The plasma arc heaters NASA uses now consist of a tube about three inches in diameter and up to 16 feet long that contains hundreds of three-eights-inch-thick copper discs, each cooled with water. Two electrodes at either end of the tube provide the points for each end of the electrical arc to attach. At the end of the tube is a supersonic nozzle designed to generate supersonic speeds from Mach 3 to Mach 5, creating the environment in the test chamber where the samples of heat shield material are placed to simulate entry conditions.
The design breakthrough was the use of the individual copper discs to control the arc inside the tube, dramatically increasing the temperature. Cooling the heater while in use prevents the various components from melting. In 1965, NASA patented what it called the segment-constricted arc heater, which has since become an aerospace standard, Hartman said.
In addition to successfully testing heat shield materials for the Apollo spacecraft, agency scientists published several research papers about the hardware development, power source, and test results.
InEnTec used the NASA research while developing its power supply, in combination with other resources, to design its own patented plasma arc gasification technology, said Surma.
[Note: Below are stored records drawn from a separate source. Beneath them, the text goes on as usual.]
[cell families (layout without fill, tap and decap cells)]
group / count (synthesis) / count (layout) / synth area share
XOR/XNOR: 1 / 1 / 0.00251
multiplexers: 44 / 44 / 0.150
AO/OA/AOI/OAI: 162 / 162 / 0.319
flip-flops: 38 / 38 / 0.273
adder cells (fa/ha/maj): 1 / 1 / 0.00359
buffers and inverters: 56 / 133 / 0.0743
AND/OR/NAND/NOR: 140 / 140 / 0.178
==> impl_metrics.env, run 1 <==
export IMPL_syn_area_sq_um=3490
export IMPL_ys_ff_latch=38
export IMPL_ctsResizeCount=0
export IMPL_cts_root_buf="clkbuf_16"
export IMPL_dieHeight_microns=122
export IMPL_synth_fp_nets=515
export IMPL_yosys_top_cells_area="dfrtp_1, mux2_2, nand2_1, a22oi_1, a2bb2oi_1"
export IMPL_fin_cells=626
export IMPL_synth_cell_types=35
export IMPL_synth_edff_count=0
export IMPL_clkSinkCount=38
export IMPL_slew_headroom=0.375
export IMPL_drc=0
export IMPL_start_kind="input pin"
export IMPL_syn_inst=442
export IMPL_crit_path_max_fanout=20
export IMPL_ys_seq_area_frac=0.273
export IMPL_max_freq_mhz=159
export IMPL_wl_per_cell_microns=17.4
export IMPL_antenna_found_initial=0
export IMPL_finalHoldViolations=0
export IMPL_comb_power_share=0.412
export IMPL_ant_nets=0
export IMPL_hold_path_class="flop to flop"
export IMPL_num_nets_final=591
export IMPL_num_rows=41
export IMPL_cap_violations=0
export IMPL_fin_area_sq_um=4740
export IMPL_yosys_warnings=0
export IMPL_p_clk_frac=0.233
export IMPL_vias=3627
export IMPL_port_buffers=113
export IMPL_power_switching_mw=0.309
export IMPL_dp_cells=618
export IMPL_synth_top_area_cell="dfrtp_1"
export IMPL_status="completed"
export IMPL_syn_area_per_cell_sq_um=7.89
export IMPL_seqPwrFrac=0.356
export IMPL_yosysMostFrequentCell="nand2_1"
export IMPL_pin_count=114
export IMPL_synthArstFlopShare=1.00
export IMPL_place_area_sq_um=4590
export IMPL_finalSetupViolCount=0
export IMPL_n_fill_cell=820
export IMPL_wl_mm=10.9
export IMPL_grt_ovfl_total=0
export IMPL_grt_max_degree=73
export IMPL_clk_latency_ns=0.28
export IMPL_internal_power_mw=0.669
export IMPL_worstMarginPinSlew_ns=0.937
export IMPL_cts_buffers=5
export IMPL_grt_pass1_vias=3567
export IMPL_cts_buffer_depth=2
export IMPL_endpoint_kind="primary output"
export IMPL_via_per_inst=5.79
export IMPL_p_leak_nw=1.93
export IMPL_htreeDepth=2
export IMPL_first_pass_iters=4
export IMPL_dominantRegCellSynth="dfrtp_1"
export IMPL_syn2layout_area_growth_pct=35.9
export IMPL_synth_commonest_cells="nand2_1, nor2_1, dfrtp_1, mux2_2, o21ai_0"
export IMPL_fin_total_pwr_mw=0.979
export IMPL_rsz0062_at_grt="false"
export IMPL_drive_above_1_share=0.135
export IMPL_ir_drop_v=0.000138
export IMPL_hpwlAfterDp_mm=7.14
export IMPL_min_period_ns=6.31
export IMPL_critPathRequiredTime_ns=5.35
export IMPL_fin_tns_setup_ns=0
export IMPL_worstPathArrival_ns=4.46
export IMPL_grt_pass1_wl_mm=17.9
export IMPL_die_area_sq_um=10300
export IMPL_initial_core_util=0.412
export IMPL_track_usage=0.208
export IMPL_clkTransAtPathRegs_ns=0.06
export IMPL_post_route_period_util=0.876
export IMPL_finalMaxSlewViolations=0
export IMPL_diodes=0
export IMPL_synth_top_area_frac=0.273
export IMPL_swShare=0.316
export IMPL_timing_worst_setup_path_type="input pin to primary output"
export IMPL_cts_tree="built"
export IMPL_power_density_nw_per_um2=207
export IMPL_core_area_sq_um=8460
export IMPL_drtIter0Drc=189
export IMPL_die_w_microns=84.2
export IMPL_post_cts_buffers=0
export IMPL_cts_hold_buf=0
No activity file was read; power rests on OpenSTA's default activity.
File: src/rtl/mem_arbiter_if.sv
// Requester-side bundle for one arbiter port: request/command toward the
// arbiter, grant and read-return back toward the requester.
interface mem_arbiter_if;
  logic        req;
  logic        we;
  logic [5:0]  addr;
  logic [31:0] data;
  logic        gnt;
  logic        rvalid;
  logic [31:0] rdata;

  modport master (
    output req, we, addr, data,
    input  gnt, rvalid, rdata
  );

  modport slave (
    input  req, we, addr, data,
    output gnt, rvalid, rdata
  );
endinterface

File: src/rtl/mem_arbiter.sv
// Two-port arbiter in front of a 64x32 synchronous-read memory, with a
// built-in clear sequence that walks every word writing zero.
module mem_arbiter #(
  parameter bit FAIR = 1'b1
) (
  input  logic               clk_i,
  input  logic               rst_i,
  mem_arbiter_if.slave       a_if,
  mem_arbiter_if.slave       b_if,
  input  logic               clr_i,
  output logic               busy_o,
  output logic               mem_we_o,
  output logic [5:0]         mem_addr_o,
  output logic [31:0]        mem_data_o,
  input  logic [31:0]        mem_data_i
);

  typedef enum logic {
    ST_IDLE  = 1'b0,
    ST_CLEAR = 1'b1
  } state_e;

  state_e     state_q, state_d;
  logic [5:0] cnt_q, cnt_d;
  logic       last_b_q, last_b_d;
  logic       a_rv_q, a_rv_d;
  logic       b_rv_q, b_rv_d;
  logic       a_gnt, b_gnt;

  // NOTE: every signal written here is given a default first, so no path
  // through the block leaves a value unassigned and no latch is inferred.
  always_comb begin
    state_d    = state_q;
    cnt_d      = cnt_q;
    last_b_d   = last_b_q;
    a_gnt      = 1'b0;
    b_gnt      = 1'b0;
    mem_we_o   = 1'b0;
    mem_addr_o = '0;
    mem_data_o = '0;

    // Reset masks all memory traffic, including an in-flight clear.
    if (!rst_i) begin
      unique case (state_q)
        ST_IDLE: begin
          if (clr_i) begin
            state_d = ST_CLEAR;
            cnt_d   = '0;
          end else begin
            // A wins on conflict unless fair mode says B is owed the slot.
            a_gnt = a_if.req && (!b_if.req || (FAIR == 1'b0) || last_b_q);
            b_gnt = b_if.req && !a_gnt;
            if (a_gnt) begin
              mem_we_o   = a_if.we;
              mem_addr_o = a_if.addr;
              mem_data_o = a_if.data;
              last_b_d   = 1'b0;
            end else if (b_gnt) begin
              mem_we_o   = b_if.we;
              mem_addr_o = b_if.addr;
              mem_data_o = b_if.data;
              last_b_d   = 1'b1;
            end
          end
        end
        ST_CLEAR: begin
          mem_we_o   = 1'b1;
          mem_addr_o = cnt_q;
          cnt_d      = cnt_q + 6'd1;
          if (cnt_q == 6'd63) state_d = ST_IDLE;
        end
        default: state_d = ST_IDLE;
      endcase
    end
  end

  // Memory read data lands one cycle after the grant, so rvalid is a
  // registered copy of "granted read".
  assign a_rv_d = a_gnt && !a_if.we;
  assign b_rv_d = b_gnt && !b_if.we;

  // NOTE: state registers use non-blocking assignments so every flop samples
  // the pre-edge value of its neighbours, independent of statement order.
  always_ff @(posedge clk_i) begin
    if (rst_i) begin
      state_q  <= ST_IDLE;
      cnt_q    <= '0;
      last_b_q <= 1'b1;
      a_rv_q   <= 1'b0;
      b_rv_q   <= 1'b0;
    end else begin
      state_q  <= state_d;
      cnt_q    <= cnt_d;
      last_b_q <= last_b_d;
      a_rv_q   <= a_rv_d;
      b_rv_q   <= b_rv_d;
    end
  end

  assign busy_o      = (state_q == ST_CLEAR);
  assign a_if.gnt    = a_gnt;
  assign b_if.gnt    = b_gnt;
  assign a_if.rvalid = a_rv_q;
  assign b_if.rvalid = b_rv_q;
  assign a_if.rdata  = mem_data_i;
  assign b_if.rdata  = mem_data_i;

endmodule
This informed his design for integrating the plasma technology with the standard gasification process.
“We read many of the journal articles and patents that involved NASA work,” he said. “Since NASA was the pioneer of the high-temperature plasma torch, we tried to learn as much as we could by reading that information, some of which influenced our approach."
Trash In, Fuel Out
Started in 1995, InEnTec has installed 13 PEM systems around the world.
“In Japan, our technology has been certified for the destruction of PCBs – polychlorinated biphenyls,” said Surma, a high hurdle, because regulations require “six-nines destruction, or 99.9999% destroyed, and we achieved 10 nines.” These persistent toxic chemicals don’t degrade much over time, so techniques for eliminating them are essential for toxic waste cleanup.
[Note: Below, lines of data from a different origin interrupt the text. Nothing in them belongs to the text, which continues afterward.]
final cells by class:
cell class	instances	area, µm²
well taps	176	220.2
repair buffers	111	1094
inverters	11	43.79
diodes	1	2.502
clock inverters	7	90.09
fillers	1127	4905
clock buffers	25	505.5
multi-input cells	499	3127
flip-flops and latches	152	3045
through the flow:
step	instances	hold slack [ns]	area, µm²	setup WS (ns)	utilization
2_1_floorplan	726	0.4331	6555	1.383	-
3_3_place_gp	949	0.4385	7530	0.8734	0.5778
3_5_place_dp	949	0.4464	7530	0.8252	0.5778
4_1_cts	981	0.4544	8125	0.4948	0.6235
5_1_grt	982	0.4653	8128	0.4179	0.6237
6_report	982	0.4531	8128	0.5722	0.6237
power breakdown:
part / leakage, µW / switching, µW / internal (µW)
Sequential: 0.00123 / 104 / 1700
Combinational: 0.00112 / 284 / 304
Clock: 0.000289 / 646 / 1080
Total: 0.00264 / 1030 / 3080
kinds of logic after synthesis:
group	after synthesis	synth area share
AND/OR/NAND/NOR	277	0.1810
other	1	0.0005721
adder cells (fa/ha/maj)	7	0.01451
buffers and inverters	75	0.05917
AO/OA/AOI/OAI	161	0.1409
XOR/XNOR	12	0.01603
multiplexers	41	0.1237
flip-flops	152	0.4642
[src/rtl/freq_meas_ctrl.sv]
// Gated frequency measurement controller with a 4-digit BCD pulse counter
// and a time-multiplexed digit scan for one shared 7-segment decoder.
// Sequence: IDLE -> CLEAR -> GATE (GATE_CYCLES) -> LATCH -> HOLD (HOLD_CYCLES).
// Optional build macro LEADING_ZERO_BLANK_EN: blank leading zero digits
// (digit0 never, nothing while ovf=1). Without it scan_blank is tied 0.
module freq_meas_ctrl #(
  parameter int GATE_CYCLES = 50000000,
  parameter int HOLD_CYCLES = 5000000,
  parameter int SCAN_DIV    = 50000
) (
  input  logic            clk,
  input  logic            rst,
  freq_meas_ctrl_if.slave bus
);

  localparam int TMR_MAX = (GATE_CYCLES > HOLD_CYCLES) ? GATE_CYCLES : HOLD_CYCLES;
  localparam int TMR_W   = $clog2(TMR_MAX + 1);
  localparam int DIV_W   = (SCAN_DIV > 1) ? $clog2(SCAN_DIV) : 1;

  localparam logic [TMR_W-1:0] GATE_LAST = TMR_W'(GATE_CYCLES - 1);
  localparam logic [TMR_W-1:0] HOLD_LAST = TMR_W'(HOLD_CYCLES - 1);
  localparam logic [DIV_W-1:0] DIV_LAST  = DIV_W'(SCAN_DIV - 1);

  typedef enum logic [2:0] {
    S_IDLE,
    S_CLEAR,
    S_GATE,
    S_LATCH,
    S_HOLD
  } state_t;

  state_t            r_state;
  state_t            w_state_nxt;
  logic [TMR_W-1:0]  r_tmr;
  logic              w_tmr_run;
  logic              w_clear;
  logic              w_count_en;
  logic              w_latch;
  logic              w_busy;

  logic              r_s1;
  logic              r_s2;
  logic              r_s3;
  logic              w_edge;

  logic [15:0]       r_cnt;
  logic              r_ovf_int;
  logic [15:0]       r_bcd_out;
  logic              r_ovf;
  logic              r_valid;

  logic [DIV_W-1:0]  r_div;
  logic [1:0]        r_idx;
  logic [3:0]        r_scan_sel;
  logic [3:0]        r_scan_nib;
  logic              r_scan_blank;
  logic [3:0]        w_lz;

  // Decimal increment with per-digit carry; 9 wraps to 0 and carries up.
  function automatic logic [15:0] bcd_inc(input logic [15:0] v);
    logic [15:0] r;
    logic        c;
    r = v;
    c = 1'b1;
    for (int i = 0; i < 4; i++) begin
      if (c) begin
        if (r[i*4 +: 4] == 4'd9) begin
          r[i*4 +: 4] = 4'd0;
        end else begin
          r[i*4 +: 4] = r[i*4 +: 4] + 4'd1;
          c = 1'b0;
        end
      end
    end
    return r;
  endfunction

  // Input synchronizer plus one delay flop for rising-edge detection.
  always_ff @(posedge clk or negedge rst) begin
    if (!rst) begin
      r_s1 <= 1'b0;
      r_s2 <= 1'b0;
      r_s3 <= 1'b0;
    end else begin
      r_s1 <= bus.sig_in;
      r_s2 <= r_s1;
      r_s3 <= r_s2;
    end
  end

  assign w_edge = r_s2 & ~r_s3;

  // Measurement FSM state register.
  always_ff @(posedge clk or negedge rst) begin
    if (!rst) begin
      r_state <= S_IDLE;
    end else begin
      r_state <= w_state_nxt;
    end
  end

  // Next-state and control decode; run is looked at only in IDLE and on the
  // last HOLD cycle, so dropping run mid-cycle still completes the latch.
  always_comb begin
    w_state_nxt = r_state;
    w_tmr_run   = 1'b0;
    w_clear     = 1'b0;
    w_count_en  = 1'b0;
    w_latch     = 1'b0;
    w_busy      = 1'b1;
    case (r_state)
      S_IDLE: begin
        w_busy = 1'b0;
        if (bus.run) w_state_nxt = S_CLEAR;
      end
      S_CLEAR: begin
        w_clear     = 1'b1;
        w_state_nxt = S_GATE;
      end
      S_GATE: begin
        w_tmr_run  = 1'b1;
        w_count_en = 1'b1;
        if (r_tmr == GATE_LAST) w_state_nxt = S_LATCH;
      end
      S_LATCH: begin
        w_latch     = 1'b1;
        w_state_nxt = S_HOLD;
      end
      S_HOLD: begin
        w_tmr_run = 1'b1;
        if (r_tmr == HOLD_LAST) w_state_nxt = bus.run ? S_CLEAR : S_IDLE;
      end
      default: begin
        w_busy      = 1'b0;
        w_state_nxt = S_IDLE;
      end
    endcase
  end

  // Window timer: restarts from 0 on every state change, counts in GATE/HOLD.
  always_ff @(posedge clk or negedge rst) begin
    if (!rst) begin
      r_tmr <= '0;
    end else if (w_state_nxt != r_state) begin
      r_tmr <= '0;
    end else if (w_tmr_run) begin
      r_tmr <= r_tmr + TMR_W'(1);
    end
  end

  // BCD pulse counter; saturates at 9999 and flags the overflow stickily.
  always_ff @(posedge clk or negedge rst) begin
    if (!rst) begin
      r_cnt     <= 16'h0000;
      r_ovf_int <= 1'b0;
    end else if (w_clear) begin
      r_cnt     <= 16'h0000;
      r_ovf_int <= 1'b0;
    end else if (w_count_en && w_edge) begin
      if (r_cnt == 16'h9999) begin
        r_ovf_int <= 1'b1;
      end else begin
        r_cnt <= bcd_inc(r_cnt);
      end
    end
  end

  // Result latch; valid rises in the same cycle the new bcd_out/ovf appear.
  always_ff @(posedge clk or negedge rst) begin
    if (!rst) begin
      r_bcd_out <= 16'h0000;
      r_ovf     <= 1'b0;
      r_valid   <= 1'b0;
    end else begin
      r_valid <= w_latch;
      if (w_latch) begin
        r_bcd_out <= r_cnt;
        r_ovf     <= r_ovf_int;
      end
    end
  end

  // Free-running scan divider and digit index, independent of the FSM.
  always_ff @(posedge clk or negedge rst) begin
    if (!rst) begin
      r_div <= '0;
      r_idx <= 2'd0;
    end else if (r_div == DIV_LAST) begin
      r_div <= '0;
      r_idx <= r_idx + 2'd1;
    end else begin
      r_div <= r_div + DIV_W'(1);
    end
  end

`ifdef LEADING_ZERO_BLANK_EN
  // Leading-zero mask: a digit blanks when it and all higher digits are 0.
  always_comb begin
    w_lz    = 4'b0000;
    w_lz[3] = !r_ovf && (r_bcd_out[15:12] == 4'd0);
    w_lz[2] = !r_ovf && (r_bcd_out[15:8]  == 8'd0);
    w_lz[1] = !r_ovf && (r_bcd_out[15:4]  == 12'd0);
  end
`else
  assign w_lz = 4'b0000;
`endif

  // Registered digit select, nibble and blank so all three change together.
  always_ff @(posedge clk or negedge rst) begin
    if (!rst) begin
      r_scan_sel   <= 4'b1110;
      r_scan_nib   <= 4'd0;
      r_scan_blank <= 1'b0;
    end else begin
      r_scan_sel   <= ~(4'b0001 << r_idx);
      r_scan_nib   <= r_bcd_out[{r_idx, 2'b00} +: 4];
      r_scan_blank <= w_lz[r_idx];
    end
  end

  assign bus.busy       = w_busy;
  assign bus.valid      = r_valid;
  assign bus.bcd_out    = r_bcd_out;
  assign bus.ovf        = r_ovf;
  assign bus.scan_sel   = r_scan_sel;
  assign bus.scan_nib   = r_scan_nib;
  assign bus.scan_blank = r_scan_blank;

endmodule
Aemetis Inc., an InEnTec client in California, will use the PEM system to create a replacement for gasoline. Their system processes biomass to generate cellulosic ethanol. Besides the benefits of repurposing local waste, this system also eliminates the financial and environmental costs of transporting and disposing of it. And using cellulosic ethanol reduces greenhouse gas emissions by approximately 80% compared to gasoline.
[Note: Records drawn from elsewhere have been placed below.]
[src/rtl/pipeline_hazard_ctrl.sv]
// Central stall/flush controller for the 5-stage pipeline: load-use bubbles,
// EX-resolved BTB mispredict redirects, D-cache miss wait sequencing, perf counters.
module pipeline_hazard_ctrl #(
    parameter int CNT_W = 32,
    parameter int XLEN  = 32
) (
    input  logic                   clk,
    input  logic                   rst_n,
    pipeline_hazard_ctrl_if.slave  hz
);

    typedef enum logic {RUN, MEM_WAIT} state_t;

    state_t           state;
    logic             load_use;
    logic             mispred;
    logic             hold;
    logic             redirect;
    logic             bubble;
    logic [CNT_W-1:0] mispred_cnt;
    logic [CNT_W-1:0] stall_cnt;

    function automatic logic [CNT_W-1:0] sat_inc(input logic [CNT_W-1:0] v);
        return (&v) ? v : v + CNT_W'(1);
    endfunction

    always_comb begin
        load_use = hz.MemToRegE && (hz.RegWriteE != 3'd0) && (hz.RdE != 5'd0) &&
                   ((hz.RegReadD[1] && (hz.Rs1D == hz.RdE)) ||
                    (hz.RegReadD[0] && (hz.Rs2D == hz.RdE)));
        mispred  = hz.CtrlE &&
                   ((hz.TakenE && (!hz.BTBE || (hz.PPCE != hz.TargetE))) ||
                    (!hz.TakenE && hz.BTBE));
        // A pending miss freezes EX, so hazards there are re-judged once it is released.
        hold     = (state == RUN) ? hz.DMissM : !hz.DReadyM;
        redirect = !hold && mispred;
        bubble   = !hold && !mispred && load_use;
    end

    // Reset bubbles every segment, since the segment registers have no reset of their own.
    always_comb begin
        hz.StallW = 1'b0;
        hz.FlushM = 1'b0;
        if (!rst_n) begin
            hz.StallF        = 1'b0;
            hz.StallD        = 1'b0;
            hz.StallE        = 1'b0;
            hz.StallM        = 1'b0;
            hz.FlushD        = 1'b1;
            hz.FlushE        = 1'b1;
            hz.FlushM        = 1'b1;
            hz.FlushW        = 1'b1;
            hz.RedirectValid = 1'b0;
            hz.RedirectPC    = '0;
        end else begin
            hz.StallF        = hold || bubble;
            hz.StallD        = hold || bubble;
            hz.StallE        = hold;
            hz.StallM        = hold;
            hz.FlushD        = redirect;
            hz.FlushE        = redirect || bubble;
            hz.FlushW        = hold;
            hz.RedirectValid = redirect;
            hz.RedirectPC    = hz.TakenE ? hz.TargetE : hz.PCE + XLEN'(4);
        end
    end

    always_ff @(posedge clk or negedge rst_n) begin
        if (!rst_n) begin
            state <= RUN;
        end else if (state == RUN) begin
            if (hz.DMissM) state <= MEM_WAIT;
        end else begin
            if (hz.DReadyM) state <= RUN;
        end
    end

    always_ff @(posedge clk or negedge rst_n) begin
        if (!rst_n) begin
            mispred_cnt <= '0;
            stall_cnt   <= '0;
        end else if (hz.CntClr) begin
            mispred_cnt <= '0;
            stall_cnt   <= '0;
        end else begin
            if (redirect)         mispred_cnt <= sat_inc(mispred_cnt);
            if (hold || bubble)   stall_cnt   <= sat_inc(stall_cnt);
        end
    end

    assign hz.MispredCnt = mispred_cnt;
    assign hz.StallCnt   = stall_cnt;

endmodule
InEnTec’s gasification facility at the Columbia Ridge landfill in Oregon, which has operated for over two years, has been upgraded and will convert medical and other waste into hydrogen for vehicles powered by hydrogen fuel cells. “This project will take all types of industrial waste and convert it into hydrogen,” explained Surma. “This is the first of many projects for distributed hydrogen production to help implement the broader use of fuel cells.”
In addition to dramatically reducing vehicle pollution – hydrogen cars emit only water vapor – these systems could replace high-cost toxic waste disposal by incineration and specialized landfill.
A chemical company, InEnTec’s newest client, is working on recycling plastic waste. The plastic feedstock is converted into synthetic gas and intermediate materials that could be used to create new plastics.
Hartman is happy to see all of the ways in which plasma arc technology is used as a result of the work NASA did decades ago. Both the private sector and space exploration continue to benefit from the unique requirements of space travel.
“It’s a very old technology that has been developed to the point where it is still creating leading-edge research,” he said. “It’s also a good way to get rid of dangerous waste. Running it through an arc heater is a really good way to reduce it to the basic elements and render it totally harmless.”